Abstract
In animals, major classes of Rho guanine nucleotide exchange factors (GEFs) possess a Dbl (diffuse B-cell lymphoma)- homology (DH) domain that functions as a GEF-catalytic domain. However, no GEFs with the DH domain had been identified in plants. Recently, we found that the rice homolog of human SWAP70, Oryza sative (Os) SWAP70, containing the DH domain, exhibited GEF activity toward the rice Rho GTPase OsRac1, and regulates chitin-induced production of reactive oxygen species and defense gene expression in rice.1 Arabidopsis contains a single SWAP70 gene. A T-DNA insertion mutant of Arabidopsis SWAP70 was morphologically wild type. Measurement of in planta growth of Pseudomonas syringae DC3000 hrcC, a mutant incapable of type III effector delivery, revealed enhanced growth of the pathogen in the atswap70 mutant, indicating that AtSWAP70 is required for PAMP-triggered immunity. In addition, the atswap70 mutation reduced the RPM1-mediated hypersensitive response. These results suggested that AtSWAP70 plays a role in both PAMP- and effector-triggered immunity in Arabidopsis.

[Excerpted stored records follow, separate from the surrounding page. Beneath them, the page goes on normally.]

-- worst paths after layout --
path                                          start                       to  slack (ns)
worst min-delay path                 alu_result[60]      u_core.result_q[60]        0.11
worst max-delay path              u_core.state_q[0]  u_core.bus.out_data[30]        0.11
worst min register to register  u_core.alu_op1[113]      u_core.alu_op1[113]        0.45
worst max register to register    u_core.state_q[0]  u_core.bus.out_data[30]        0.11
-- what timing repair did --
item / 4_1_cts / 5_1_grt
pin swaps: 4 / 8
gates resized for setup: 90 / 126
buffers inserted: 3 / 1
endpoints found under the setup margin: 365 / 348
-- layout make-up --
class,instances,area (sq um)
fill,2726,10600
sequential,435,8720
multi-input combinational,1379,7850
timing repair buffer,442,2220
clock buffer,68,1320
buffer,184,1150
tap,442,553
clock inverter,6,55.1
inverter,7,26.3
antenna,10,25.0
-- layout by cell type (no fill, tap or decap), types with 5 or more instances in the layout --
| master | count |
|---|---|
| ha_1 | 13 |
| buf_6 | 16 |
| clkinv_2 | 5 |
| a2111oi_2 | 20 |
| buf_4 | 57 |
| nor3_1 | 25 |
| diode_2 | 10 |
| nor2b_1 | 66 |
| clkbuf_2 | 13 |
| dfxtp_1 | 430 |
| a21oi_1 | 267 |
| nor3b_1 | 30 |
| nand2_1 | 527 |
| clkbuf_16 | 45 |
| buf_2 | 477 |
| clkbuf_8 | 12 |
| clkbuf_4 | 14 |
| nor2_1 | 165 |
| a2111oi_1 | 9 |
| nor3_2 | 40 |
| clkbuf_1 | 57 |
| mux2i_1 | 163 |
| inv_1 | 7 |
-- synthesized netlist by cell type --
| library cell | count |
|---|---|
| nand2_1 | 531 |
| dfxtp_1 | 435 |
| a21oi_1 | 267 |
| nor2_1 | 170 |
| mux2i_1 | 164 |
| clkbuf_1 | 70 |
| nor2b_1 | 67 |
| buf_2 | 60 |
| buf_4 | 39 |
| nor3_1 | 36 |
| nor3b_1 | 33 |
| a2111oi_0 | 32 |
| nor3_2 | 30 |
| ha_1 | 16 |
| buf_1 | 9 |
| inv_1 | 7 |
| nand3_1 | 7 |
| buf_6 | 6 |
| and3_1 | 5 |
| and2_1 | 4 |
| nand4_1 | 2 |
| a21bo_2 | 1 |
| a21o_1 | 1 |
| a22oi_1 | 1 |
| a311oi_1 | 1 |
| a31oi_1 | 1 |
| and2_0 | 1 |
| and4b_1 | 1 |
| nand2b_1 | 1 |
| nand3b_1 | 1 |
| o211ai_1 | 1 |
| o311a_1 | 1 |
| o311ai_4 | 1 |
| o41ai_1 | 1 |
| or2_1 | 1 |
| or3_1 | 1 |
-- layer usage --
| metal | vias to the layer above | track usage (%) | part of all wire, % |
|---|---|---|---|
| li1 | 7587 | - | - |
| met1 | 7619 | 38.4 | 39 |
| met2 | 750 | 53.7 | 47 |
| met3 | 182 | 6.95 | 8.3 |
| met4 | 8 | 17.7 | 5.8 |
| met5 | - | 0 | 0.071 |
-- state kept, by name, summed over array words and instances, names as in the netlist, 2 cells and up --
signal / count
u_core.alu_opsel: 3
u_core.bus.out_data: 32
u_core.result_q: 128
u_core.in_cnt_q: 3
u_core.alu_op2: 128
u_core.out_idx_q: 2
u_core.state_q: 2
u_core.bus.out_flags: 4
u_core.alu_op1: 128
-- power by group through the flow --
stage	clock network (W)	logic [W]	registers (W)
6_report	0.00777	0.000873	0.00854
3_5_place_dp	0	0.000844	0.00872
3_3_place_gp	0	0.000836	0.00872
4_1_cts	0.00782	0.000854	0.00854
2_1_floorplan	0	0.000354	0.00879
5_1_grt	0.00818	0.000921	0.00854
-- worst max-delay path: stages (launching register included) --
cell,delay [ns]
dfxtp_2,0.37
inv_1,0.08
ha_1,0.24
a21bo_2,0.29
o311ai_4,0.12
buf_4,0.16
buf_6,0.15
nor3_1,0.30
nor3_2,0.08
**config.mk**
```make
export PLATFORM = sky130hd
export DESIGN_NAME = alien_fire_ctrl_flat
export DESIGN_NICKNAME = d
export VERILOG_FILES = /design/src/rtl/alien_fire_ctrl_if.sv /design/src/rtl/alien_fire_ctrl.sv /design/src/flat_wrapper.sv
export SDC_FILE = /design/constraint.sdc
export NUM_CORES = 1
export LEC_CHECK = 0
export BUFFER_PORTS_ARGS = -buffer_cell sky130_fd_sc_hd__buf_2
export CELL_PAD_IN_SITES_DETAIL_PLACEMENT = 2
export CELL_PAD_IN_SITES_GLOBAL_PLACEMENT = 2
export CORE_MARGIN = 2
export CORE_UTILIZATION = 36
export DETAILED_ROUTE_END_ITERATION = 7
export PLACE_DENSITY_LB_ADDON = 0.05
export SLEW_MARGIN = 10
export SYNTH_ARGS = -nofsm -noshare
export SYNTH_HDL_FRONTEND = slang
export SYNTH_SLANG_ARGS = --single-unit
```
**constraint.sdc**
```tcl
create_clock -name pixel_clk -period 7.46 [get_ports pixel_clk]
set_clock_uncertainty 0.05 [all_clocks]
set_input_delay 0.746 -clock pixel_clk [delete_from_list [all_inputs] [get_ports pixel_clk]]
set_output_delay 0.746 -clock pixel_clk [all_outputs]
set_load 0.03 [all_outputs]
```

Keywords: GEF, Rop, GTPase, immunity, DH, defense, HR, PTI, ETI
Plants have developed multiple immune systems to protect them from pathogens.2 The first layer of defense is triggered by the recognition of pathogen-associated molecular patterns (PAMPs) by plant cell surface receptors, and is called PAMP-triggered immunity (PTI).3 To interfere with PTI, some pathogens have developed a type III secretion system, which deliver Type III effector proteins that suppress a variety of host immune responses. The second layer of defense depends on the ability of disease resistant (R) proteins to recognize effector proteins and induce robust immune responses including hypersensitive response (HR), and is called effector-triggered immunity (ETI).3
Rho family small GTPases function as key molecular signaling switches by cycling between GDP-bound inactive and GTP-bound active forms, which regulate many important cellular processes in animals and plants.4 The switch between GTP-bound and GDP-bound forms is controlled by three regulatory proteins: guanine nucleotide exchange factors (GEFs), GTPase-activating proteins (GAPs), and guanine nucleotide dissociation inhibitors (GDIs). GEFs promote the activation of small GTPases by catalyzing the exchange of GDP for GTP.4 Most Rho GEFs in animals contain a DH domain located at the N-terminus of the pleckstrin homology (PH) domain. Although these DH-PH-type Rho GEFs have large gene families and are widespread in animals, none have been found in plants.5 Instead, plants contain the Rac/Rop GEFs with a PRONE domain, which constitute a large family in the plant kingdom.6,7 There are 14 and 11 PRONE-type Rho GEFs in Arabidopsis and rice, respectively.8 Recently, we have identified OsSWAP70A as a novel Rac/Rop GEF for plants.1 SWAP70 contains both DH and PH domains, but their arrangement is the reverse of that in typical DH-PH-type Rho GEFs, wherein the DH domain is flanked by a C-terminal PH domain.9 OsSWAP70A showed GEF activity toward OsRac1,1 one of seven of rice Rac/Rop GTPases which regulate a series of PTI and ETI responses including cell death, the production of reactive oxygen species (ROS), the activation of pathogenesis-related genes, lignification, and the production of phytoalexin.10-12 In addition, OsSWAP70A regulates chitin-induced ROS production and defense gene expression possibly though OsRac1 in rice.1
Recently, we have reported that Arabidopsis contains a single SWAP70 gene (At2g30880).1 AtSWAP70 possessed a DH domain at the C-terminus of the PH domain (Fig. 1A), a characteristic of the human SWAP70 Rho GEF.9 Although similarity between the amino acid sequences of AtSWAP70 and human SWAP70 was limited in the PH and DH domains, AtSWAP70 was highly homologous (64% identity; 90% similarity) to OsSWAP70A overall. The PH and DH domains of AtSWAP70 had 85.1% and 64.5% identity to those of OsSWAP70A, respectively (Fig. 1B and C). The PH domain contained four basic amino acids conserved in the PH domains of animal SWAP70 proteins, which are critical for binding to phosphatidylinositol 3,4,5-triphosphate (PtdIns(3,4,5)P3).13 Predictions of the secondary structure of the AtSWAP70 DH domain using Jpred3 (www.compbio.dundee.ac.uk/www-jpred/) indicated entirely α-helices (data not shown), which coincided with the conserved three-dimensional structure of typical DH domains, suggesting that AtSWAP70 belongs to the DH family of Rho GEFs.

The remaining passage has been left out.